══ Material provided

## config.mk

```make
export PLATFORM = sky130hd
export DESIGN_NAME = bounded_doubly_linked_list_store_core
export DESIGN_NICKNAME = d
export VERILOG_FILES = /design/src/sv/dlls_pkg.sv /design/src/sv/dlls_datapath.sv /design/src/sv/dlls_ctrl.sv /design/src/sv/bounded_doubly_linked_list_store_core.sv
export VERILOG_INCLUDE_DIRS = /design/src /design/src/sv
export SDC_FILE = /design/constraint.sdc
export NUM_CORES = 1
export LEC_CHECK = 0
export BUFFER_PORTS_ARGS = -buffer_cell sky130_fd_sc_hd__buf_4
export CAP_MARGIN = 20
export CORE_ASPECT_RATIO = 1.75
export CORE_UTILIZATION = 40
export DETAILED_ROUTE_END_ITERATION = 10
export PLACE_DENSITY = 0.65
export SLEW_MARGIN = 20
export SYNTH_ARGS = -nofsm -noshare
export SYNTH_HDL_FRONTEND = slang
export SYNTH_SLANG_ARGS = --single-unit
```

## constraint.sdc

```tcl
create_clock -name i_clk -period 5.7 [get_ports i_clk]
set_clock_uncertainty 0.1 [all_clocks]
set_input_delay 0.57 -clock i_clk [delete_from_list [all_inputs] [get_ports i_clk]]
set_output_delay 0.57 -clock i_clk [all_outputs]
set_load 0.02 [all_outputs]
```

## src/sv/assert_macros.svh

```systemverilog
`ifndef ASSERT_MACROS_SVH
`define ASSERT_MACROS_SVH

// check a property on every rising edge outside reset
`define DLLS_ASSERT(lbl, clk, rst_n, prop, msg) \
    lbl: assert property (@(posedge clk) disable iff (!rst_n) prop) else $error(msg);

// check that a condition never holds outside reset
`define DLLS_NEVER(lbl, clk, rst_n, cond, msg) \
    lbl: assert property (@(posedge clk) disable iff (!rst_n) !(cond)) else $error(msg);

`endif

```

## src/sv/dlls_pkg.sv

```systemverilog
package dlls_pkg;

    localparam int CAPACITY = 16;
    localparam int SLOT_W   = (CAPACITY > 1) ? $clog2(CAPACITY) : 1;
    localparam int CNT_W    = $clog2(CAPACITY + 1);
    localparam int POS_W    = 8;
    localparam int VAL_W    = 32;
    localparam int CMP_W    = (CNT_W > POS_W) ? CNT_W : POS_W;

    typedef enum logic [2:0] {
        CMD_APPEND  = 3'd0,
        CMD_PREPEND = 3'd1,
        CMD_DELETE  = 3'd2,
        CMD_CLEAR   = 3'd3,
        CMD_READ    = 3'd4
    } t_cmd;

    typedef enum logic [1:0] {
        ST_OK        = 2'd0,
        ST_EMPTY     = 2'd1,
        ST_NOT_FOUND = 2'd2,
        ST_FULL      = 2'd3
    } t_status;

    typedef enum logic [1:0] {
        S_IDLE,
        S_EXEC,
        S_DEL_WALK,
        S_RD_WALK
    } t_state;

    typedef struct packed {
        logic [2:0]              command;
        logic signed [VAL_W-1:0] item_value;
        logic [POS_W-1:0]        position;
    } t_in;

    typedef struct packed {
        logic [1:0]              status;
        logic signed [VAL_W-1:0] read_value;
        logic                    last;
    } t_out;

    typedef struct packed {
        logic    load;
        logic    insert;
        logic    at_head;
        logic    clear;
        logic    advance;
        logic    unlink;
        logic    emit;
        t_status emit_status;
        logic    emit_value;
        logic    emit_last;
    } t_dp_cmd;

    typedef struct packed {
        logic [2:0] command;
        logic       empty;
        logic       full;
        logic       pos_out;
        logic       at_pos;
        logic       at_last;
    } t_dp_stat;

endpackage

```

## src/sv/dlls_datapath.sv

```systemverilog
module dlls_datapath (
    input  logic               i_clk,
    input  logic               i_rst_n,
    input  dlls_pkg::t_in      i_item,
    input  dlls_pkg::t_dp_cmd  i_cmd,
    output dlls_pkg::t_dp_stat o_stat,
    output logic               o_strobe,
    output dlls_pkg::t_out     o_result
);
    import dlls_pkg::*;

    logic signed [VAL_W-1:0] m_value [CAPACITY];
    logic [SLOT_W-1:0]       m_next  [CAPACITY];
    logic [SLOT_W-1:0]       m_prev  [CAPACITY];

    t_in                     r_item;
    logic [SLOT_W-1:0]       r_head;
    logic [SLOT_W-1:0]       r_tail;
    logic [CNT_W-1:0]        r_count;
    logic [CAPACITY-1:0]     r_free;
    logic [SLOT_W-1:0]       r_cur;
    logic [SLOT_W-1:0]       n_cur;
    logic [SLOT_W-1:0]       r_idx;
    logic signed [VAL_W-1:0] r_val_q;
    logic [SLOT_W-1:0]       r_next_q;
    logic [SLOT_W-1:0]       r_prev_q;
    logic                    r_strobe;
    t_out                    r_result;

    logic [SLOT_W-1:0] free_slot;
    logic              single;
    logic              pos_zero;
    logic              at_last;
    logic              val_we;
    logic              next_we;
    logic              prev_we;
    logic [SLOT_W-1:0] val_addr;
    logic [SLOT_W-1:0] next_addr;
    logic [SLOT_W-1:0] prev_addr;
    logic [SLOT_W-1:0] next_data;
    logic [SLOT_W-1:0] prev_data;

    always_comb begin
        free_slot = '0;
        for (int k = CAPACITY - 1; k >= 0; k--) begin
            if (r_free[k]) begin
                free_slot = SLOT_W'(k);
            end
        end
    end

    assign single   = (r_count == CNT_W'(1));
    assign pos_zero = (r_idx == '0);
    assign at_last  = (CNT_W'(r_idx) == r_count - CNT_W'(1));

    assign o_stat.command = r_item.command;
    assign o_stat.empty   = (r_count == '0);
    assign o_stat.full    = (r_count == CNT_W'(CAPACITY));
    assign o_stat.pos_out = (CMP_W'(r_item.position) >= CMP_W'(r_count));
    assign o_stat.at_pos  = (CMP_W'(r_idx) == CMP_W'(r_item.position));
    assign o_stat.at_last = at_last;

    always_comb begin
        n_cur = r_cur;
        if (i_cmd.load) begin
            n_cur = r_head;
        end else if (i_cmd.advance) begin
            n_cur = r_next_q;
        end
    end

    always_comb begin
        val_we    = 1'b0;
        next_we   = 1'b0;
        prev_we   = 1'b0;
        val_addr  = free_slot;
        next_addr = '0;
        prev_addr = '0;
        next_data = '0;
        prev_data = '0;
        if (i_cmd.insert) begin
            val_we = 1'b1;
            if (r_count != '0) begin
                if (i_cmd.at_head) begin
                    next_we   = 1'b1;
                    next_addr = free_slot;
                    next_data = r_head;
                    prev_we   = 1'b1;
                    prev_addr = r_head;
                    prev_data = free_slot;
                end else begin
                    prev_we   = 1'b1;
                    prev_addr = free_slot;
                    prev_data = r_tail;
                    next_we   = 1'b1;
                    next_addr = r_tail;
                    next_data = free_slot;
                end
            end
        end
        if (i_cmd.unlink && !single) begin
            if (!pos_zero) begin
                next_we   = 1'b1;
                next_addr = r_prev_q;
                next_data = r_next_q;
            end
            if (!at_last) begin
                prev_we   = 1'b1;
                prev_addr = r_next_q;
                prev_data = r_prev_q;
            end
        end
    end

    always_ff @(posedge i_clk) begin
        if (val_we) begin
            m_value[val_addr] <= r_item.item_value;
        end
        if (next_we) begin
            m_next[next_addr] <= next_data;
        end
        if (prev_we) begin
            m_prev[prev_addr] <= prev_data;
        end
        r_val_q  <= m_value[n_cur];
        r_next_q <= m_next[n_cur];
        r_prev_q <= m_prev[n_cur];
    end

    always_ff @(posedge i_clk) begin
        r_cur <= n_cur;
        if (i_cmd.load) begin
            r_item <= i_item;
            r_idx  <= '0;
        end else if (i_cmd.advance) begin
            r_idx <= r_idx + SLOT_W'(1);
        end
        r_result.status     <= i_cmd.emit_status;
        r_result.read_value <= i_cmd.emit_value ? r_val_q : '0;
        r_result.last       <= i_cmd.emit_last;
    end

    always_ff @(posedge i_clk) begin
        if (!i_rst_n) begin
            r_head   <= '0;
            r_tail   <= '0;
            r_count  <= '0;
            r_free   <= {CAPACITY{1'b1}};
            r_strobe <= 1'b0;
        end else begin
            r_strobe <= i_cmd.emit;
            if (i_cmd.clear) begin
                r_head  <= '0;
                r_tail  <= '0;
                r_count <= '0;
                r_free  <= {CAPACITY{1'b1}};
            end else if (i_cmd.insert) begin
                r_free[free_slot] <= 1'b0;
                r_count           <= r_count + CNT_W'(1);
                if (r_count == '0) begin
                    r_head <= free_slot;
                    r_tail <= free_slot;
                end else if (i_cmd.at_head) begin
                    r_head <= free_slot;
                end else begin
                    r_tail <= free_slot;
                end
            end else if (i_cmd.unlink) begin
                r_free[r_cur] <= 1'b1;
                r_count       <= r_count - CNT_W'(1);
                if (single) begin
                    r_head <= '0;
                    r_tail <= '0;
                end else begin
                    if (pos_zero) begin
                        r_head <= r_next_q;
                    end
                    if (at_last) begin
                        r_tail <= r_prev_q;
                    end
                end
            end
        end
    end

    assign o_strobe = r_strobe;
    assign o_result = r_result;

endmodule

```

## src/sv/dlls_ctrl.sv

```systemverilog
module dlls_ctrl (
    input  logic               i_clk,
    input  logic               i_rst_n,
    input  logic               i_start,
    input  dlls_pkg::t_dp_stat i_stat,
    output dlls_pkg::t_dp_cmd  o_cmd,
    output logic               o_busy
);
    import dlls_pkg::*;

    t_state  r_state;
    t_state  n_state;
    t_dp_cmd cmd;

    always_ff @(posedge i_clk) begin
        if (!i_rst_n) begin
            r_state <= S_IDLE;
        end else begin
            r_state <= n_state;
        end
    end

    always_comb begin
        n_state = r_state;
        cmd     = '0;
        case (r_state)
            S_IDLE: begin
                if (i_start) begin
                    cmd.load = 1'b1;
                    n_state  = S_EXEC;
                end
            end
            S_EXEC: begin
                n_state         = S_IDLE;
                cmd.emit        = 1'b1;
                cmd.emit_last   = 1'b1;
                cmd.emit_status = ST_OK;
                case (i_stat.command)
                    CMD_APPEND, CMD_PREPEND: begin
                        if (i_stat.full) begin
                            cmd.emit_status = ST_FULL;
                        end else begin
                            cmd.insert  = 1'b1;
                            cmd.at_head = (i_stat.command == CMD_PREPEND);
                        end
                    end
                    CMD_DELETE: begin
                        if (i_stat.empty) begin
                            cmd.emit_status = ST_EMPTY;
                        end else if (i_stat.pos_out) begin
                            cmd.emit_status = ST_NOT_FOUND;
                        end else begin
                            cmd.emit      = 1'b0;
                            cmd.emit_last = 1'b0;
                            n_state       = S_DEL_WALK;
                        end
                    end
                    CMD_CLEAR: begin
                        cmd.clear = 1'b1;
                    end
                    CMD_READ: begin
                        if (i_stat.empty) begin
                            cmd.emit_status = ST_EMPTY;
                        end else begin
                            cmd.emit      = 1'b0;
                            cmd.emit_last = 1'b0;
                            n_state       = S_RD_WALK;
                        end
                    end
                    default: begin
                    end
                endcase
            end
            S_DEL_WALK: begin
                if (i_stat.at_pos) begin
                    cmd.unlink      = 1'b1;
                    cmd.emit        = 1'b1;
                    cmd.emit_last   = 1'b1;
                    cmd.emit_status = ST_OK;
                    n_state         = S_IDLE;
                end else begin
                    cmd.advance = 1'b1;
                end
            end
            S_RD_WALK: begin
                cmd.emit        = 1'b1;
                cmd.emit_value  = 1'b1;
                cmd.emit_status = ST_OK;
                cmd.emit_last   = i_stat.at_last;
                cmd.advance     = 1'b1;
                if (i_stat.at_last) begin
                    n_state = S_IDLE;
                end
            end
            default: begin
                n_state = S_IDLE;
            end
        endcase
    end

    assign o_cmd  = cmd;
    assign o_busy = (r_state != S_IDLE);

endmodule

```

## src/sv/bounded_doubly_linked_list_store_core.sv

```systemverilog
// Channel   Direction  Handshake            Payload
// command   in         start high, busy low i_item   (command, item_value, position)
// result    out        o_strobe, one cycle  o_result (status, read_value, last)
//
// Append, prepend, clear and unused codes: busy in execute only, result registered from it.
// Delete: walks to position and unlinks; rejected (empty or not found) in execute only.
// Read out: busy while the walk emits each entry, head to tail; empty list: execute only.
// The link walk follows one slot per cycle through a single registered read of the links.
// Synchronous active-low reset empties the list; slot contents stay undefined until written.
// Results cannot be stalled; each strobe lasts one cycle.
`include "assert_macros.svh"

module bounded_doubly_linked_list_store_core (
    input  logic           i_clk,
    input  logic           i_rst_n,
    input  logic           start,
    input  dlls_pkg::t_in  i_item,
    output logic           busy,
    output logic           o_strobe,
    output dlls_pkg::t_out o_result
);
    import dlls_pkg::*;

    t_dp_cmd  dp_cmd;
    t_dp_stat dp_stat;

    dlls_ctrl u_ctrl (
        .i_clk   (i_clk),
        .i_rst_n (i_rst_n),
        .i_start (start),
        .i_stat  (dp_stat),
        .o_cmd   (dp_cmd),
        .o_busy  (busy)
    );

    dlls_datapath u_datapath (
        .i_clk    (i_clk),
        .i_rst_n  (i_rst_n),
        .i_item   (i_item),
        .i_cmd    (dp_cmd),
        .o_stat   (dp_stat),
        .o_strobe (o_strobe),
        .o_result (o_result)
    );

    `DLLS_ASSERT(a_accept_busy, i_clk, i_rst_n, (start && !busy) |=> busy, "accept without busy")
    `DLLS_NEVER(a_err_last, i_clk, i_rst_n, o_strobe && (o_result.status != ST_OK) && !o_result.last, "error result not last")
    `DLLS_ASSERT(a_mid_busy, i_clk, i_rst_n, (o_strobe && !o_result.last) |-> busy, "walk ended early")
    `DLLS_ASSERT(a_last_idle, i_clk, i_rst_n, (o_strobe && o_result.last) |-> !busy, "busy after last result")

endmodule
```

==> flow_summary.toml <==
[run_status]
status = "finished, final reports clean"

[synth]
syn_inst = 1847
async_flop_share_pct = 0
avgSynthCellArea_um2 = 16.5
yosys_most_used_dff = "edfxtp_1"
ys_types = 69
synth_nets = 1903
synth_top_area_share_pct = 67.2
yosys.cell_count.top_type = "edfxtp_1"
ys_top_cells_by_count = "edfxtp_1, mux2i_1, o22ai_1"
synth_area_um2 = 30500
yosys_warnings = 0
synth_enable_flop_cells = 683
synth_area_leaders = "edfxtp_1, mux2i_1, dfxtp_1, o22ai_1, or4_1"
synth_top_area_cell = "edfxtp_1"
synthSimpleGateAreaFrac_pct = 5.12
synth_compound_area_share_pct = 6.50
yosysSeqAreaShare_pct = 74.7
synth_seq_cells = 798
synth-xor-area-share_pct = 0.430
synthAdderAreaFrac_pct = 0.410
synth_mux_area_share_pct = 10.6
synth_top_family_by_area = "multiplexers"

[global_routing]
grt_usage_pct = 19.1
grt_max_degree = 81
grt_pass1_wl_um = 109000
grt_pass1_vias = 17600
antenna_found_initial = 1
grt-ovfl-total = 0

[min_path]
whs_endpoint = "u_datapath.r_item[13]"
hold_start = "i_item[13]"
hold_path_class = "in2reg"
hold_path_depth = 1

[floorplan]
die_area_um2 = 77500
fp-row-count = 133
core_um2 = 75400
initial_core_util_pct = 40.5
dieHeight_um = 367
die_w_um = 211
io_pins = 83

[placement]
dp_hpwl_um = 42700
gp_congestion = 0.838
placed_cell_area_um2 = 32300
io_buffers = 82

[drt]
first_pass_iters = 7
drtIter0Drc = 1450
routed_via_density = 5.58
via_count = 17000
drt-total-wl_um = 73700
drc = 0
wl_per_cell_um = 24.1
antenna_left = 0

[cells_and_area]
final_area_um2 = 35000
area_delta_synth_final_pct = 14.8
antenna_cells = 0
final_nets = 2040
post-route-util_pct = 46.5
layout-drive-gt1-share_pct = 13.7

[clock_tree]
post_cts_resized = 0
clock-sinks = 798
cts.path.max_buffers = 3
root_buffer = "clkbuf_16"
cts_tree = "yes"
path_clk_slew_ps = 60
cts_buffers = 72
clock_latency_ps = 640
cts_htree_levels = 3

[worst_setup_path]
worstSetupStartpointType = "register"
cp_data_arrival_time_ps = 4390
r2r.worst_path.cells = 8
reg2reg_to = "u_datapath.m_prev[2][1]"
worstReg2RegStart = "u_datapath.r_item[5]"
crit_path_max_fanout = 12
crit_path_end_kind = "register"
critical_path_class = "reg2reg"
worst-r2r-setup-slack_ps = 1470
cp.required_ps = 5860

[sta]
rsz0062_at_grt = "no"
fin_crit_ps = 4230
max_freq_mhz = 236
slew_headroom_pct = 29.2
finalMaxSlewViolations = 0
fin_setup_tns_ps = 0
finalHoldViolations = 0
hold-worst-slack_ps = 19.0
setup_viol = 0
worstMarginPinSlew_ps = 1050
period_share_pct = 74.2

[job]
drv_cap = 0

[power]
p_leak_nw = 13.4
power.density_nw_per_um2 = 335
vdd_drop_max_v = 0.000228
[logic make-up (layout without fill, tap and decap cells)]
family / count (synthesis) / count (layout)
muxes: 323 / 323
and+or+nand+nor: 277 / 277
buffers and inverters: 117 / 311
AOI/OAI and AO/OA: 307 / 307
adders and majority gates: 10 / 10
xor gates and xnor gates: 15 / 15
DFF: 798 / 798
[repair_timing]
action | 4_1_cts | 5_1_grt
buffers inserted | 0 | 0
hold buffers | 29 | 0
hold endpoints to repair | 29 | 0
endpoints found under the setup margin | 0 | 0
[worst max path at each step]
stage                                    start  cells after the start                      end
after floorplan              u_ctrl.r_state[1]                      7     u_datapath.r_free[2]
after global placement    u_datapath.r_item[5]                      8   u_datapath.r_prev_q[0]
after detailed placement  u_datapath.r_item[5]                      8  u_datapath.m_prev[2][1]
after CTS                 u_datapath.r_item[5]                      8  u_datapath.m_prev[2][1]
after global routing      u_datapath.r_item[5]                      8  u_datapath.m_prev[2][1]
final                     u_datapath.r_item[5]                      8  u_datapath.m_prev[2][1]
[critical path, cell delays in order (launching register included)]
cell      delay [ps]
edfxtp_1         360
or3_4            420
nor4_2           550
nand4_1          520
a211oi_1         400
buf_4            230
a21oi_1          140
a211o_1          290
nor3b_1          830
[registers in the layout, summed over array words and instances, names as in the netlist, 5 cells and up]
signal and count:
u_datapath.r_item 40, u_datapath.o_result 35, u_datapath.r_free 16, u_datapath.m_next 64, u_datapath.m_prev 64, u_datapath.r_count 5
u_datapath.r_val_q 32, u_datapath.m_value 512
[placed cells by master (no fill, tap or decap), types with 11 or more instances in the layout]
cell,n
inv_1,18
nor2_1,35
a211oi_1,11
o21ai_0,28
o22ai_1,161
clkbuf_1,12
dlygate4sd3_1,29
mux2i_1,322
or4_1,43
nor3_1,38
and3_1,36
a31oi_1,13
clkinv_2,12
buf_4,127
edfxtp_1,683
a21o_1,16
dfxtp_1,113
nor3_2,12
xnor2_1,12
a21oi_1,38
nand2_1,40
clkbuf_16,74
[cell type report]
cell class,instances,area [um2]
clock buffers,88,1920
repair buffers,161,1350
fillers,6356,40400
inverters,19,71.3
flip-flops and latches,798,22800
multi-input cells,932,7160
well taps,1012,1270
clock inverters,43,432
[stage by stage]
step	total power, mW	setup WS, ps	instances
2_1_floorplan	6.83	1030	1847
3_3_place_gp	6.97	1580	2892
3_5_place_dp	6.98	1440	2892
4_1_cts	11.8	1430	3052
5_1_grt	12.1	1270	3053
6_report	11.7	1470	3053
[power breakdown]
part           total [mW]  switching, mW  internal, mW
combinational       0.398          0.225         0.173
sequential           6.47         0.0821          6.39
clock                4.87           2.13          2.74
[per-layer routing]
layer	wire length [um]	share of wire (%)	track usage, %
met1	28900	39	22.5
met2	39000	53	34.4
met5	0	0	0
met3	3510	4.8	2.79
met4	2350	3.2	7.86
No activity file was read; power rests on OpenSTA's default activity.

════

* [Aim of the exercise] Wherever the string "each" appears in the data above, report the whole line.

* [Response]
// Read out: busy while the walk emits each entry, head to tail; empty list: execute only.
// Results cannot be stalled; each strobe lasts one cycle.
[worst max path at each step]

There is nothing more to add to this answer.